A worthwhile analysis of what some fans call "extracurriculars" must meld physiology, psychology and ethics, and like athletic competition itself, that study stands to reveal as much about human nature as it does about athletes in particular. All of the different strains of intrasport pugilism are available for study on YouTube, which loops examples together, end to end, for our edification and enjoyment. There's a helmetless Dez Bryant's getting popped in the mouth last summer at training camp by a Rams cornerback named Imoan Claiborne. There's Nebraska cornerback Kellen Huston laying out a jubilant Missouri fan after the Tigers upset the Huskers in 2003. After a brief ad, you are treated to J.R. Smith landing a Bruce Lee backfist to the face of Jae Crowder in last year's NBA playoffs—a shot that not only knocked out the Celtics' forward for a few seconds but also tore his ACL.

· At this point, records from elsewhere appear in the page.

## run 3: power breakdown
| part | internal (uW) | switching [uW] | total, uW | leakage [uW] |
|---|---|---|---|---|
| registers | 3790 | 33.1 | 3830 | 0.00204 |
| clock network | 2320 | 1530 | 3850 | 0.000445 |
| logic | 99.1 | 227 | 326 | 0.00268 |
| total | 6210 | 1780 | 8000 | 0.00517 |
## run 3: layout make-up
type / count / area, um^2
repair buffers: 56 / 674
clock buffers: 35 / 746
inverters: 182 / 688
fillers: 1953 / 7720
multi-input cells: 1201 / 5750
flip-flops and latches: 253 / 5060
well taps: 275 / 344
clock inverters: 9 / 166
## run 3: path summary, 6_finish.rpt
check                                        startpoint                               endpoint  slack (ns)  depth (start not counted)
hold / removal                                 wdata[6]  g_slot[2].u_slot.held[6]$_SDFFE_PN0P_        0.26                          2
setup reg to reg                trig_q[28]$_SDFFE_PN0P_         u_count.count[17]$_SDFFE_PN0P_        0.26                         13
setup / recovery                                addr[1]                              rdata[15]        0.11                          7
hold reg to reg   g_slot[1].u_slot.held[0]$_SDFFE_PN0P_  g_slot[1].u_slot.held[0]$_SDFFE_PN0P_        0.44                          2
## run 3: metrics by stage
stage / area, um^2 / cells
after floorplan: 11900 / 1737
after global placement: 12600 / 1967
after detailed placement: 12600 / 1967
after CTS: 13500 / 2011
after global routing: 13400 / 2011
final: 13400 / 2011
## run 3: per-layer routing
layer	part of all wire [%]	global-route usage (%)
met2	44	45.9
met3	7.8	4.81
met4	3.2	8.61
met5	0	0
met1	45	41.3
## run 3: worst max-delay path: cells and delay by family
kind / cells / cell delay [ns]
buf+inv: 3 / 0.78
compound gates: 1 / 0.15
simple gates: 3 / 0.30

There have been justifiable punches over the years—such as those thrown by Syracuse football players after their opponents from Texas allegedly aimed racial slurs at black players in the 1960 Cotton Bowl—and there have been bizarre swarms of them, as when Georgetown's basketball team accompanied Vice President Joe Biden on what was ostensibly a feel-good visit to China in 2011, only to have their exhibition game against the Bayi Rockets devolve into an interteam street fight.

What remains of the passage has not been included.